■ **WHAT TO WORK ON**: Return each line of the data below that contains the string "metal".

THE DATA Start Marker

File: config.mk
export PLATFORM = sky130hd
export DESIGN_NAME = out_stage
export DESIGN_NICKNAME = d
export VERILOG_FILES = /design/src/rtl/out_stage.sv
export SDC_FILE = /design/constraint.sdc
export NUM_CORES = 1
export LEC_CHECK = 0
export BUFFER_PORTS_ARGS = -buffer_cell sky130_fd_sc_hd__buf_2
export CORE_UTILIZATION = 49
export CTS_BUF_LIST = sky130_fd_sc_hd__clkbuf_8
export DETAILED_ROUTE_END_ITERATION = 10
export PLACE_DENSITY = 0.79
export SYNTH_ARGS = -nofsm -noshare
export SYNTH_HDL_FRONTEND = slang
export SYNTH_SLANG_ARGS = --single-unit
File: constraint.sdc
create_clock -name clk_i -period 2.1 [get_ports clk_i]
set_input_delay 0.42 -clock clk_i [delete_from_list [all_inputs] [get_ports clk_i]]
set_output_delay 0.42 -clock clk_i [all_outputs]
set_load 0.005 [all_outputs]
File: src/rtl/out_stage.sv
// Output stage: mixes the filtered and bypass waves, applies master volume through
// the shared multiplier, and drives a first-order delta-sigma bitstream.
module out_stage (
    input  logic                clk_i,
    input  logic                rst_i,
    input  logic                start_i,
    input  logic signed [13:0]  filt_wave_i,
    input  logic signed [13:0]  bypass_wave_i,
    input  logic [3:0]          volume_i,
    input  logic                mult_ready_i,
    input  logic signed [39:0]  mult_prod_i,
    output logic signed [23:0]  mult_a_o,
    output logic signed [15:0]  mult_b_o,
    output logic                mult_start_o,
    output logic                ready_o,
    output logic signed [15:0]  sample_o,
    output logic                pdm_o
);

    // state | meaning
    // IDLE  | wait for start_i, latch inputs on accept
    // SUM   | add latched filter and bypass waves into mix
    // MULT  | present operands, pulse multiplier start
    // WAIT  | hold until the multiplier result is valid
    // SCALE | take product, double and saturate into sample_o
    // DONE  | sample_o visible, ready_o pulse
    typedef enum logic [2:0] {
        IDLE  = 3'd0,
        SUM   = 3'd1,
        MULT  = 3'd2,
        WAIT  = 3'd3,
        SCALE = 3'd4,
        DONE  = 3'd5
    } state_t;

    state_t              state_q;
    logic signed [13:0]  filt_q;
    logic signed [13:0]  bypass_q;
    logic [3:0]          vol_q;
    logic signed [23:0]  mix_q;
    logic [16:0]         acc_q;

    logic signed [23:0]  scaled;
    logic signed [24:0]  doubled;
    logic signed [15:0]  sat_sample;
    logic [15:0]         pdm_u;
    logic                prod_unused;

    // Product is Q1.15-scaled; bit 39 and the fraction bits are never needed.
    assign scaled      = mult_prod_i[38:15];
    assign doubled     = {scaled, 1'b0};
    assign prod_unused = ^{mult_prod_i[39], mult_prod_i[14:0]};

    always_comb begin
        sat_sample = doubled[15:0];
        if (doubled[24:15] != {10{doubled[24]}}) begin
            sat_sample = doubled[24] ? 16'sh8000 : 16'sh7fff;
        end
    end

    assign mult_start_o = (state_q == MULT);
    assign mult_a_o     = mult_start_o ? mix_q : 24'sd0;
    assign mult_b_o     = mult_start_o ? {1'b0, vol_q, 11'b0} : 16'sd0;

    always_ff @(posedge clk_i) begin
        if (rst_i) begin
            state_q  <= IDLE;
            filt_q   <= '0;
            bypass_q <= '0;
            vol_q    <= '0;
            mix_q    <= '0;
            sample_o <= '0;
            ready_o  <= 1'b0;
        end else begin
            ready_o <= 1'b0;
            case (state_q)
                IDLE: begin
                    if (start_i) begin
                        filt_q   <= filt_wave_i;
                        bypass_q <= bypass_wave_i;
                        vol_q    <= volume_i;
                        state_q  <= SUM;
                    end
                end
                SUM: begin
                    mix_q   <= {{10{filt_q[13]}}, filt_q} + {{10{bypass_q[13]}}, bypass_q};
                    state_q <= MULT;
                end
                MULT: state_q <= WAIT;
                WAIT: begin
                    if (mult_ready_i) begin
                        state_q <= SCALE;
                    end
                end
                SCALE: begin
                    sample_o <= sat_sample;
                    ready_o  <= 1'b1;
                    state_q  <= DONE;
                end
                DONE:    state_q <= IDLE;
                default: state_q <= IDLE;
            endcase
        end
    end

    // Offset-binary input to the modulator; the carry out of bit 15 is the bitstream.
    assign pdm_u = {~sample_o[15], sample_o[14:0]};
    assign pdm_o = acc_q[16];

    always_ff @(posedge clk_i) begin
        if (rst_i) begin
            acc_q <= '0;
        end else begin
            acc_q <= {1'b0, acc_q[15:0]} + {1'b0, pdm_u};
        end
    end

endmodule
==> reports/qor.yml <==
status: "finished with violations"
violations: "negative setup slack"
final-setup-viol-count: 1
fmax_mhz: 465.3
worst_path_largest_cell_delay_ps: 370
cts_buffer_depth: 2
place_worst_setup_slack_ps: -121.5
num_rows: 35
via_count: 4485
drt-total-wl_um: 11780
gr-total-overflow: 0
grt_max_degree: 63
worst_pin_slew_ps: 720.7
r2r-start: "sample_o[0]$_SDFFE_PP0P_"
r2r_cells: 7
peakVddDrop_mv: 0.3234
start_util: 0.5035
leakagePower_nw: 2.567
hold_violations: 0
path_buf_inv: 0
wire_per_inst_um: 14.65
detailed_place_hpwl_um: 8773
drc: 0
grt_pass1_vias: 4168
synth_edf_count: 0
setup_slack_ps: -48.93
final_layout_size_suffix_gt1_frac: 0.2626
post-route-period-util: 1.023
h-tree-depth: 3
grt_pass1_wl_um: 19440
worstSetupPathType: "reg -> reg"
area_delta_synth_final_pct: 22.26
cp.depth: 7
cp-start-kind: "flop"
seq_area_frac_synth: 0.3631
avgViaCountPerCell: 5.578
fin_crit_ps: 2149
antenna_found_initial: 0
finalSetupTns_ps: -48.93
endpoint_kind: "flop"
max_slew_margin: 0.5196
drt-pass1-iter-count: 5
fin_nets: 796
ys_ff_latch: 84
diodes: 0
yosys_warnings: 0
worstHoldStart: "bypass_wave_i[1]"
skew_ps: 9.792
detail-route-antenna-nets: 0
dieArea_mm2: 0.009844
dr.first_iter.drc_count: 218
rsz0062_at_grt: "true"
portBuffers: 106
maxCapViolations: 0
synth.distinct_cells: 57
worst-r2r-setup-slack_ps: -50
track_usage: 0.2448
crit_chain: "ha_4 -> fa_2 -> a211oi_2 -> o211ai_1 -> and3_1 -> o31ai_2 -> mux2_2"
dieWidth_um: 99.22
critPathMaxFanout: 3
powerDensity_mw_per_mm2: 611.7
numClockSinks: 84
insertion_delay_ps: 360
async_reset_ff_frac: 0
synth_cells: 577
crit_path_end: "acc_q[14]$_SDFF_PP0_"
cts_tree: "built"
path_delay_family: "compound AO/OA/AOI/OAI gates"
gp_congestion: 0.9719
clk_pin_slew_ps: 90
startpoint: "sample_o[0]$_SDFFE_PP0P_"
die_h_um: 99.22
regToRegEndpoint: "acc_q[14]$_SDFF_PP0_"
cts_made_buffers: 9
synthFlopType: "dfxtp_1"
core_mm2: 0.009196
num_io_pins: 135
min_path_type: "in -> reg"
slew_violations: 0
avgSynthCellArea_um2: 8.025
crit_arrival_ps: 2400
cpMaxStageDelayCell: "fa_2"
syn_area_mm2: 0.004631
whs_ps: 287.0
crit_required_ps: 2350
cts-root-buf: "clkbuf_8"
[cell type report]
cell class              instances  area [um^2]
multi-input cells             445         2803
fillers                       837         3535
inverters                      10        37.54
well taps                     111        138.9
clock inverters                 7        77.57
repair buffers                138        790.8
clock buffers                   9        123.9
flip-flops and latches         84         1690
[metal layers]
metal	wire length [um]	global-route usage
met5	0	0
met4	256	0.08937
met3	530	0.04357
met2	6140	0.4466
met1	4851	0.2859
[cell usage after synthesis (all sizes together) (4+ instances only)]
| cell type | n | area (um^2) |
|---|---|---|
| o21a | 5 | 37.54 |
| o21ai | 18 | 90.09 |
| xnor2 | 6 | 52.55 |
| a211oi | 5 | 37.54 |
| nor3 | 14 | 70.07 |
| nor2 | 47 | 176.4 |
| dfxtp | 84 | 1682 |
| nor4b | 4 | 35.03 |
| xor2 | 4 | 35.03 |
| and2 | 20 | 125.1 |
| a21oi | 63 | 315.3 |
| nand2 | 96 | 360.4 |
| ha | 30 | 375.4 |
| nor4 | 4 | 25.02 |
| clkbuf | 24 | 90.09 |
| or3 | 7 | 43.79 |
| nor2b | 7 | 43.79 |
| o211ai | 4 | 30.03 |
| inv | 10 | 37.54 |
| buf | 25 | 182.7 |
| a221oi | 15 | 131.4 |
| and3 | 8 | 55.05 |
| o31ai | 5 | 37.54 |
| a31oi | 7 | 43.79 |
| nand3 | 12 | 60.06 |
| a21o | 10 | 75.07 |
[logic make-up (layout without fill, tap and decap cells)]
kind of cell	count (synthesis)	in the layout	share of synthesized area
simple gates	232	232	0.2362
buf+inv	59	164	0.06701
mux	4	4	0.009456
fa+ha+maj	32	32	0.08971
flops	84	84	0.3631
compound gates	155	155	0.2148
other cells	1	12	0.0008098
xor+xnor	10	10	0.01891
[sequential cells by signal (all words and copies together), names as in the netlist]
| register | cells |
|---|---|
| bypass_q | 14 |
| ready_o | 1 |
| filt_q | 14 |
| vol_q | 4 |
| state_q | 3 |
| sample_o | 16 |
| mix_q | 15 |
| acc_q | 17 |
[metrics by stage]
step / instances / util / cell area [um^2] / power [mW]
6_report: 804 / 0.6156 / 5662 / 3.463
5_1_grt: 804 / 0.6156 / 5662 / 3.633
4_1_cts: 799 / 0.6038 / 5553 / 3.457
3_5_place_dp: 782 / 0.5774 / 5310 / 2.284
3_3_place_gp: 782 / 0.5774 / 5310 / 2.261
2_1_floorplan: 588 / - / 4693 / 2.105
[worst min-delay path by stage]
stage | end | cells past startpoint
final | bypass_q[1]$_SDFFE_PP0P_ | 3
after global routing | bypass_q[3]$_SDFFE_PP0P_ | 3
after CTS | bypass_q[3]$_SDFFE_PP0P_ | 3
after detailed placement | mix_q[9]$_SDFFE_PP0P_ | 2
after global placement | mix_q[4]$_SDFFE_PP0P_ | 2
after floorplan | mix_q[9]$_SDFFE_PP0P_ | 2
[worst register-to-register path, cell delays in order (launching register included)]
cell	delay, ps
dfxtp_2	350
ha_4	160
fa_2	370
a211oi_2	260
o211ai_1	150
and3_1	200
o31ai_2	200
mux2_2	350
[cells in the final DEF, fill, tap and decap left out, types with 3 or more instances in the layout]
cell type / synthesis / routed
a211oi_1: 5 / 4
a21o_1: 10 / 10
a21oi_1: 63 / 61
a221oi_1: 15 / 15
a31oi_1: 7 / 7
and2_1: 20 / 19
and3_1: 7 / 7
buf_2: 2 / 106
buf_4: 21 / 29
clkbuf_8: 0 / 9
conb_1: 1 / 12
dfxtp_1: 84 / 79
dfxtp_2: 0 / 4
ha_1: 30 / 26
inv_1: 10 / 11
mux2_2: 3 / 3
nand2_1: 96 / 96
nand3_1: 12 / 12
nand4_1: 3 / 3
nor2_1: 47 / 46
nor2b_1: 7 / 7
nor3_1: 14 / 12
nor3b_1: 3 / 3
nor4_1: 4 / 4
nor4b_1: 4 / 3
o211ai_1: 4 / 4
o21a_1: 5 / 5
o21ai_0: 18 / 17
o21bai_1: 3 / 3
o31ai_1: 5 / 4
or3_1: 7 / 7
xnor2_1: 6 / 6
xor2_1: 4 / 4
[timing repair]
action | in CTS | in global routing
endpoints found under the setup margin | 24 | 44
setup buffers | 1 | 6
pin swaps | 8 | 11
hold buffers | 0 | 0
gates resized for setup | 8 | 22
[report_power, final]
part | total (mW) | switching, mW | internal [mW]
Clock | 1.18 | 0.624 | 0.557
Combinational | 0.564 | 0.327 | 0.237
Sequential | 1.72 | 0.0465 | 1.67
Total | 3.46 | 0.998 | 2.47
Note: power is estimated with default switching activity, not from simulation.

THE DATA End Marker

■ **OUTPUT OF THE TASK**:
[metal layers]
metal	wire length [um]	global-route usage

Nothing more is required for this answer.